● What to work on: Work through the data below and state how many lines contain "take", giving that number alone.

Start of Record excerpts

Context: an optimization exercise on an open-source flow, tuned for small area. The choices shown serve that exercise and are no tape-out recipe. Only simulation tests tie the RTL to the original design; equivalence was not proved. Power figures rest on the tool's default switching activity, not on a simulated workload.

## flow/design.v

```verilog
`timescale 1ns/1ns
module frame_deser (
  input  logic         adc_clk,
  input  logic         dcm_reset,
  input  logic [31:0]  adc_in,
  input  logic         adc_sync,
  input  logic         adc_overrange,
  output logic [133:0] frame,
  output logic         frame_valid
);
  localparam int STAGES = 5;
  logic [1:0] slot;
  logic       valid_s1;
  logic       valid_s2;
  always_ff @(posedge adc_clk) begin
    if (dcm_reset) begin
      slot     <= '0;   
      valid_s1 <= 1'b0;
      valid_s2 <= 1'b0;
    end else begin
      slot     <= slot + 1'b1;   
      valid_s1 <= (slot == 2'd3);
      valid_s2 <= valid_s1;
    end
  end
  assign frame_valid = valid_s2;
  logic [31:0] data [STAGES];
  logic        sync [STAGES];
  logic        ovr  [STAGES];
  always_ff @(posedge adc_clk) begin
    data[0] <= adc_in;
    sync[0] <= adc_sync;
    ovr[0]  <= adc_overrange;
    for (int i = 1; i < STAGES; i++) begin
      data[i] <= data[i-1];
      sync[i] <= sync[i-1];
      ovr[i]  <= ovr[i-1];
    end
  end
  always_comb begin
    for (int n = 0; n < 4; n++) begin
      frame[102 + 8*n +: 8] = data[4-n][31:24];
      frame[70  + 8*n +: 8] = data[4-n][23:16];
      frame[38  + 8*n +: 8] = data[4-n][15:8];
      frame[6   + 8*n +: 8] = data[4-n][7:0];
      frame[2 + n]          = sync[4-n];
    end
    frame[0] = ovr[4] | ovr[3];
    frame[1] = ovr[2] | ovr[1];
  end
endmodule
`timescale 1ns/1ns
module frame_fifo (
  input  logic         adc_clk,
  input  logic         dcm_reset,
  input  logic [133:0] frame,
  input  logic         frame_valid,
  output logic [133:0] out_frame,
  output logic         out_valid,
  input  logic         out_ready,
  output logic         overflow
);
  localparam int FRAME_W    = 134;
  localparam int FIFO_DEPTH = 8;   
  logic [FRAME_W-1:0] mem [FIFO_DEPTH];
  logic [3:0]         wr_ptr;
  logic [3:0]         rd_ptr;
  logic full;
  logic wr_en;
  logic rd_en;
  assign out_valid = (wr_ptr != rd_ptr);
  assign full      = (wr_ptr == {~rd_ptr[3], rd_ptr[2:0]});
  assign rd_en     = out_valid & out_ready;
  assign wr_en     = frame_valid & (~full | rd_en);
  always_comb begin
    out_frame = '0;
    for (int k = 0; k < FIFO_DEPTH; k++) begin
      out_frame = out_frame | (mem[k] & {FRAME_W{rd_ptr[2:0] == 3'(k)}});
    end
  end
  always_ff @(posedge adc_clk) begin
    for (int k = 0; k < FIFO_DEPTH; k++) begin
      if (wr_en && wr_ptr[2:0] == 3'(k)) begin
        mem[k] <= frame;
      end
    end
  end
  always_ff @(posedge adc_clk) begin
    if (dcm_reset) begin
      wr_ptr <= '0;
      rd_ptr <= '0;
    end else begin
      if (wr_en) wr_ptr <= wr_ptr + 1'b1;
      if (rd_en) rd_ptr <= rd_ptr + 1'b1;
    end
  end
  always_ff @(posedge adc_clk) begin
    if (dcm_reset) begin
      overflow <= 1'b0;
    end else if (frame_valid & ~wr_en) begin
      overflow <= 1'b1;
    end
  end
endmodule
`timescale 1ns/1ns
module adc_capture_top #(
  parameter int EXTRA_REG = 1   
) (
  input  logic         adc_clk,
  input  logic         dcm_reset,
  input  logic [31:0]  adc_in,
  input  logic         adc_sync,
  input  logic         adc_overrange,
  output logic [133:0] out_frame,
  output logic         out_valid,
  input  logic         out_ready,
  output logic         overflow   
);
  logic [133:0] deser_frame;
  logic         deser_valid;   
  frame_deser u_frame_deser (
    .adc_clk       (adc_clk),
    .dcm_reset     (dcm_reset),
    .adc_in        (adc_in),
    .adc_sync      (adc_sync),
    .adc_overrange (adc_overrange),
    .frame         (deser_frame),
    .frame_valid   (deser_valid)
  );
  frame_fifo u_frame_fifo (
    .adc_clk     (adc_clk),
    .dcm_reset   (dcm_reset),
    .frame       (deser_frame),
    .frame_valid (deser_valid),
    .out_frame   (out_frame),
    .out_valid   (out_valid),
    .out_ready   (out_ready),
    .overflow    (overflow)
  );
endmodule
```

End of Record excerpts
Start of Record excerpts

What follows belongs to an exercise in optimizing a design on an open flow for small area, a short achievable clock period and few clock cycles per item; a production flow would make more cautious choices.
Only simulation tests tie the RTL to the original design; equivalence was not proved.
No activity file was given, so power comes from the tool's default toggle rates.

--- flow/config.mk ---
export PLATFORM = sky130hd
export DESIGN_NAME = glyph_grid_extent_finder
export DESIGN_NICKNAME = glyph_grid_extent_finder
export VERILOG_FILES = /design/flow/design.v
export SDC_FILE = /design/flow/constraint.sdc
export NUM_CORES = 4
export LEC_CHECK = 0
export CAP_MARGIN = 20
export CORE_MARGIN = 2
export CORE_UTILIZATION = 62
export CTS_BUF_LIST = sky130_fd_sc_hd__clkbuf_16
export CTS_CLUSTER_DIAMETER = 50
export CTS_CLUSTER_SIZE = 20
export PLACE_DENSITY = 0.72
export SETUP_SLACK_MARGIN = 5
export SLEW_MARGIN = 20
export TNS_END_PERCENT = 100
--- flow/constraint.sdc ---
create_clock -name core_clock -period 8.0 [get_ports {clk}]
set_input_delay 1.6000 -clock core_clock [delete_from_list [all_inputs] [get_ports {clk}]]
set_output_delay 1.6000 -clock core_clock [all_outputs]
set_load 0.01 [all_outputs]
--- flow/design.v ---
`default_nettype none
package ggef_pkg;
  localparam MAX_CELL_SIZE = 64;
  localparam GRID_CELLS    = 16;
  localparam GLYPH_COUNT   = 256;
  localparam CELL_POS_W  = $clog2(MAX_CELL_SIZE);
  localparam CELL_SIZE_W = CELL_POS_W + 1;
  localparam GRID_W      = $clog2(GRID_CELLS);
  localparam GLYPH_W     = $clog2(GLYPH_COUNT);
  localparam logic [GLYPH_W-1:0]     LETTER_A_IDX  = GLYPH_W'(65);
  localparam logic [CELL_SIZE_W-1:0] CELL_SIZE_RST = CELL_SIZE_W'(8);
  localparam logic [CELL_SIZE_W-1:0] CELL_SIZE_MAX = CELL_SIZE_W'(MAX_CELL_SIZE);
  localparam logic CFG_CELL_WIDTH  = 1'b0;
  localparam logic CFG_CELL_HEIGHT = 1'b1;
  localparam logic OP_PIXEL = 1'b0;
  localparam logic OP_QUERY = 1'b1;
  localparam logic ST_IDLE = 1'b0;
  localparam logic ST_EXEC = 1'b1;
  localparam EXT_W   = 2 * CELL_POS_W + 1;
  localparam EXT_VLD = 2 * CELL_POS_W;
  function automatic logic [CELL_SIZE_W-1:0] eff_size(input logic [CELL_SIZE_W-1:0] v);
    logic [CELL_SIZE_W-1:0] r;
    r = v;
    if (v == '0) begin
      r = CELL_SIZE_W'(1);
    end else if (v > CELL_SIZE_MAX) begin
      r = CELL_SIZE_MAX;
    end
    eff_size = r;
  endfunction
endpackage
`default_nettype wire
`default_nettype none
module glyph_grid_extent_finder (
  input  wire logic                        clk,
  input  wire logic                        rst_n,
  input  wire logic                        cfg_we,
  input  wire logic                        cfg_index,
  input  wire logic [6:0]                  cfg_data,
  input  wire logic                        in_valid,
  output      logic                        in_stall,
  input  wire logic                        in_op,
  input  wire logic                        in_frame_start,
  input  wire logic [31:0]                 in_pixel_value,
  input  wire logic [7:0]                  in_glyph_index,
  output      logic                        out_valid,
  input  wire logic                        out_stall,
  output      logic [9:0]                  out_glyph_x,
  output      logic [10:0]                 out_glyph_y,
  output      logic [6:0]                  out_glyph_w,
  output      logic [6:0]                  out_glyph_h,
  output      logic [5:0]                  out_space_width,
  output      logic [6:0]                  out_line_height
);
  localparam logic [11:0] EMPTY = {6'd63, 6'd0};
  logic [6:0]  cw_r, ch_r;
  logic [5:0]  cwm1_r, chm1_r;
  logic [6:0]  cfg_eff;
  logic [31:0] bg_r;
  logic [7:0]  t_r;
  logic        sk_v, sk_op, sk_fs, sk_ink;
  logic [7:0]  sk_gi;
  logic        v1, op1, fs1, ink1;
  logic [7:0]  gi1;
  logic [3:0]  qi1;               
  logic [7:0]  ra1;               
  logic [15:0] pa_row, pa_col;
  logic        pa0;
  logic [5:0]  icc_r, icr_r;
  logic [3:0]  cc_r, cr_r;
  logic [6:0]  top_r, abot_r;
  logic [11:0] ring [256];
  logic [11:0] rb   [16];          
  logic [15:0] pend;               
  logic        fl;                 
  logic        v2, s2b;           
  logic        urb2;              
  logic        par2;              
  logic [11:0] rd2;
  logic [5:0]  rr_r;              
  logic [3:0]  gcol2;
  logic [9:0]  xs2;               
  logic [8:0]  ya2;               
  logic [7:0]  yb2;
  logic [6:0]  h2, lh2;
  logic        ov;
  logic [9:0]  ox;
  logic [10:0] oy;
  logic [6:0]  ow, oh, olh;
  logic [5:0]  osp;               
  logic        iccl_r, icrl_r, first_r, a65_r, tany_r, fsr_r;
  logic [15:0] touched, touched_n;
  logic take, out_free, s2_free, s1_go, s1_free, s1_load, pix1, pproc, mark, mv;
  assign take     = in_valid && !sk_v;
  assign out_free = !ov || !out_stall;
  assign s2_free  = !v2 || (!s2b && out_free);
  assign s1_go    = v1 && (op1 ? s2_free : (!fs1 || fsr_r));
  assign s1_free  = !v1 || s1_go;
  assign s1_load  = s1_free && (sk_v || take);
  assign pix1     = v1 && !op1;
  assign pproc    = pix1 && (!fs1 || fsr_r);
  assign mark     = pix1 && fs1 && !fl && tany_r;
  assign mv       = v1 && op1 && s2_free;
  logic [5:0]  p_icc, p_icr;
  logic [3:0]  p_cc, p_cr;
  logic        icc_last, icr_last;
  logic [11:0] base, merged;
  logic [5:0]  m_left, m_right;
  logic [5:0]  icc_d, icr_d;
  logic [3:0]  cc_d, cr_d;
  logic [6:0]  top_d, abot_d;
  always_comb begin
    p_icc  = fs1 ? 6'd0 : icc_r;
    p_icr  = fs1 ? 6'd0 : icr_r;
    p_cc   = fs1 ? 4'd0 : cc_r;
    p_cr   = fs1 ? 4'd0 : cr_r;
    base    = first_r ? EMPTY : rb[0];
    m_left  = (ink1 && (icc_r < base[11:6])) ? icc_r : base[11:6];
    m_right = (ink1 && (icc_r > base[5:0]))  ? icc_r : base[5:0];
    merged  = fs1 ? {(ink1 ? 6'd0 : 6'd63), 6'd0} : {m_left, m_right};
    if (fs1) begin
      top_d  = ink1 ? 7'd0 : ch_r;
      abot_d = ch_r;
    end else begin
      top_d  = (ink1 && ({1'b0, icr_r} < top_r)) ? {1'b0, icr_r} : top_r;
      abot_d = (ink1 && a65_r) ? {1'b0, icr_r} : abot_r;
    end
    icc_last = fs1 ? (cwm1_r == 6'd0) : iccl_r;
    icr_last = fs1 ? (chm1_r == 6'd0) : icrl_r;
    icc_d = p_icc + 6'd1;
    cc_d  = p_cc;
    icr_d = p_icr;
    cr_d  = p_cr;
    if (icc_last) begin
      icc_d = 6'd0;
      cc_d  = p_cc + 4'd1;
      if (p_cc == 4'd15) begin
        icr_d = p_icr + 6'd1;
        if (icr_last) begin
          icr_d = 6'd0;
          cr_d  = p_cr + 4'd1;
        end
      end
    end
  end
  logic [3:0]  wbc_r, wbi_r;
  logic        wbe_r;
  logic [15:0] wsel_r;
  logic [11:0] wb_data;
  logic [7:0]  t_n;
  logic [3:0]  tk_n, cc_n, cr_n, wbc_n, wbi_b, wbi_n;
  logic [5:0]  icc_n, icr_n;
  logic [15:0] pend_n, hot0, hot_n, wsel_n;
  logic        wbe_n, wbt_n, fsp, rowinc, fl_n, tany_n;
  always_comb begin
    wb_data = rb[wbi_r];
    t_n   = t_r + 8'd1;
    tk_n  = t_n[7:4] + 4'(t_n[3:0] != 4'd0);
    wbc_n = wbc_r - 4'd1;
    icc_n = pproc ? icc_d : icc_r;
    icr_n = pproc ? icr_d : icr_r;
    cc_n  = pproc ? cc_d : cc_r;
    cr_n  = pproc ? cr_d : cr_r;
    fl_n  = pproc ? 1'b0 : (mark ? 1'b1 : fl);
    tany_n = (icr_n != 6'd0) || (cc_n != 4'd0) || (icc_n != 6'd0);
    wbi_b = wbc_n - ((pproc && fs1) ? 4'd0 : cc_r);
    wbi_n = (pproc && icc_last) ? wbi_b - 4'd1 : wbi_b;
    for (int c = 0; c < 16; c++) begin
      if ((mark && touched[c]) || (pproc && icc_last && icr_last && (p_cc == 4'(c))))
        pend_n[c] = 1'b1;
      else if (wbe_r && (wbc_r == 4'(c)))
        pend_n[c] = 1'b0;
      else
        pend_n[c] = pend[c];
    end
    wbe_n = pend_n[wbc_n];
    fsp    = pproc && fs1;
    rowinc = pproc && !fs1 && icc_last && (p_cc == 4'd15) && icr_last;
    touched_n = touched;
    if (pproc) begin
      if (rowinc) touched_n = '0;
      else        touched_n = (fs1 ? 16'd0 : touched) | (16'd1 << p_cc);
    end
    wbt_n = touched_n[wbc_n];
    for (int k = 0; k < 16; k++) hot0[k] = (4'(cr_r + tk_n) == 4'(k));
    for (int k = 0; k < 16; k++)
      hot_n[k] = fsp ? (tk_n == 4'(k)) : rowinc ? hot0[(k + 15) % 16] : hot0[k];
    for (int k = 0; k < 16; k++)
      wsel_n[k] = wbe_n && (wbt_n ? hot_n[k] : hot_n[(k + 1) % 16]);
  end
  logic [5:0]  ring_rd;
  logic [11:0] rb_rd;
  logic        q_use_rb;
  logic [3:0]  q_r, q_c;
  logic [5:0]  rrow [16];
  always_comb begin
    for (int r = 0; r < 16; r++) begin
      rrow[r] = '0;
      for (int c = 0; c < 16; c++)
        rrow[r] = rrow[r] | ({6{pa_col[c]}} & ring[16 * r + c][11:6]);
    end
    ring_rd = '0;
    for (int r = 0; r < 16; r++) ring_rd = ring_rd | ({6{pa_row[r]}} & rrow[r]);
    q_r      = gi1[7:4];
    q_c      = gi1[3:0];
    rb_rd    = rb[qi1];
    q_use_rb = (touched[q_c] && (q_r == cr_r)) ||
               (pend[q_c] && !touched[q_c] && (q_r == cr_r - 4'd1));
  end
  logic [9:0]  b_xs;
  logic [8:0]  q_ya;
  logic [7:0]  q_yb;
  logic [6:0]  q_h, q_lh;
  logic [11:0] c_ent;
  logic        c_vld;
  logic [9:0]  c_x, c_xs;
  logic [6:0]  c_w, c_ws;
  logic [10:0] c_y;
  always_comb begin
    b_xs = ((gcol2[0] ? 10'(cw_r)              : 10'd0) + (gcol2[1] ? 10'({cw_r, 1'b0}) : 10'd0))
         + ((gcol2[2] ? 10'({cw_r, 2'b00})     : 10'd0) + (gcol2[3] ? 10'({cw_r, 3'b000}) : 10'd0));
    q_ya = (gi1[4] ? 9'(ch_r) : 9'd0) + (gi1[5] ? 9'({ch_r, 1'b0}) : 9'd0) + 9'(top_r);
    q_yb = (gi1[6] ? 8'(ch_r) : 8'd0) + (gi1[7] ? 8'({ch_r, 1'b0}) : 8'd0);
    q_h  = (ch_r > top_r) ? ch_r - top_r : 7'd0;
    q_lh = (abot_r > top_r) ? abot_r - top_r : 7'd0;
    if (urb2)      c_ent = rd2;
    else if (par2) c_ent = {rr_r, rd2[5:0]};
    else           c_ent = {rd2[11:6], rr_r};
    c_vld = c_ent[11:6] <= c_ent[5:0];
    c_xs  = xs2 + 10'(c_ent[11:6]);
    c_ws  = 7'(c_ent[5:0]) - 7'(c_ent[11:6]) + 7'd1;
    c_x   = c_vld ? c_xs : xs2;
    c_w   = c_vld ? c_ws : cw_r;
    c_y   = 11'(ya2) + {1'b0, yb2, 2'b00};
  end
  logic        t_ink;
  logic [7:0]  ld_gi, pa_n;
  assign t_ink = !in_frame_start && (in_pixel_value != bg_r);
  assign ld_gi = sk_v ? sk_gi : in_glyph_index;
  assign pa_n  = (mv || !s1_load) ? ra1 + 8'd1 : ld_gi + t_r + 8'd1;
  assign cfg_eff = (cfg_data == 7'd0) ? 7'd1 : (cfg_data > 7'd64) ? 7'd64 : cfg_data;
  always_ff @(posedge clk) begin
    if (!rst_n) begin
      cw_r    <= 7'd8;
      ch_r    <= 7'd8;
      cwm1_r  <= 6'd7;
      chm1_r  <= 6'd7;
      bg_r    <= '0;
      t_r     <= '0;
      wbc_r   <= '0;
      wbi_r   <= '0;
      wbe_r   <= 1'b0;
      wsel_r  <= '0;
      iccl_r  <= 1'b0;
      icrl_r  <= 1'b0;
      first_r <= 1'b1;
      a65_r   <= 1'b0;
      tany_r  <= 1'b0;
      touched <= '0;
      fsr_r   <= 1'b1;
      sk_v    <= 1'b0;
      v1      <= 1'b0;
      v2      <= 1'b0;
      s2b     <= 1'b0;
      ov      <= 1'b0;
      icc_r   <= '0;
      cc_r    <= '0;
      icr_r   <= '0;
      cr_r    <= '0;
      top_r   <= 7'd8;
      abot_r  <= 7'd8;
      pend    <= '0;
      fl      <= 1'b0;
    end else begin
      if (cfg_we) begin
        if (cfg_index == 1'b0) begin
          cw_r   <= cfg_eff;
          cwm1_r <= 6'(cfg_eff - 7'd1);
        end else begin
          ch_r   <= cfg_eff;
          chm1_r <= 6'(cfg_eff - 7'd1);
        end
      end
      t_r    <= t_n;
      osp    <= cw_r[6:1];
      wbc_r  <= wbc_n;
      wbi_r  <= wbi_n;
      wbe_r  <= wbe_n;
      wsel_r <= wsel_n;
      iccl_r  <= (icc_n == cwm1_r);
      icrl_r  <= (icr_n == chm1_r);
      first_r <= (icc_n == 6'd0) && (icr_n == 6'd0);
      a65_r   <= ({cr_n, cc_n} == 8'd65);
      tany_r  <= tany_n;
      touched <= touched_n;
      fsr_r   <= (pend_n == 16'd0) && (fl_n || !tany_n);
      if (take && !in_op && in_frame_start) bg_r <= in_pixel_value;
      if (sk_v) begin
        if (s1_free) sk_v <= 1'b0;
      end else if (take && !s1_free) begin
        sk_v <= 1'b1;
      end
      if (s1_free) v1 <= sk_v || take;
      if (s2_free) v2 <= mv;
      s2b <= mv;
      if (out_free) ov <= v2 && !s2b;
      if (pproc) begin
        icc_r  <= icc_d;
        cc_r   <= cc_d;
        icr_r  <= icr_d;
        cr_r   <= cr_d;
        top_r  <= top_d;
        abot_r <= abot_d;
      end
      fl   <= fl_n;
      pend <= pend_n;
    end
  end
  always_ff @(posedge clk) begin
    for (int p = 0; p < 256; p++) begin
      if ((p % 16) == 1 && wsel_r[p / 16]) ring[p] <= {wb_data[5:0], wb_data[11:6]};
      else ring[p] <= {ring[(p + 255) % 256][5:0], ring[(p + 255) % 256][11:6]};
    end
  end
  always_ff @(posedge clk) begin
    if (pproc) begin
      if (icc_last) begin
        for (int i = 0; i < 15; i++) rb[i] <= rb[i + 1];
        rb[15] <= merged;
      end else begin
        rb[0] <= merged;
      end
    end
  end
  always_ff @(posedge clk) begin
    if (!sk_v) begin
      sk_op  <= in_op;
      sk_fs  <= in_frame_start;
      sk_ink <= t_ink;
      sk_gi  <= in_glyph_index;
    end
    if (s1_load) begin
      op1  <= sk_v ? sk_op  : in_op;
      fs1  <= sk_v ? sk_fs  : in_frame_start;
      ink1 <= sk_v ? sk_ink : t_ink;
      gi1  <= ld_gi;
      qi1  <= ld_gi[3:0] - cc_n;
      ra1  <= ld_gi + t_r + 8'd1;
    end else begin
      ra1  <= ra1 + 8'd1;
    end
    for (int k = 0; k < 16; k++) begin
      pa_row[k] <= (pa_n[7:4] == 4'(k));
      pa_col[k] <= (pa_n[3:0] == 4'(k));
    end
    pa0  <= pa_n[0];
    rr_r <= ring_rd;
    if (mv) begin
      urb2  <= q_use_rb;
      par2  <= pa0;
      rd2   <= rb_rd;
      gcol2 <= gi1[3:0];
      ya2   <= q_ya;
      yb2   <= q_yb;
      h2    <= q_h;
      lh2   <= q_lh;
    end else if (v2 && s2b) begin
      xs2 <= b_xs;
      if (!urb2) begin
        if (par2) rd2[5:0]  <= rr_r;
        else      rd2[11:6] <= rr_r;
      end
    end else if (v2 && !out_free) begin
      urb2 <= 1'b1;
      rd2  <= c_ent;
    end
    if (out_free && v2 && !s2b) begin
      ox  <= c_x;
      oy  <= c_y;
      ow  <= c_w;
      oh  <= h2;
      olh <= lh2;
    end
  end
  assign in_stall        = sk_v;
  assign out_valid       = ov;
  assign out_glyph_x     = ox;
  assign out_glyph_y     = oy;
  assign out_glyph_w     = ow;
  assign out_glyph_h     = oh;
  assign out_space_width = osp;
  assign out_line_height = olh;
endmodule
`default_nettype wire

End of Record excerpts

● The answer: 6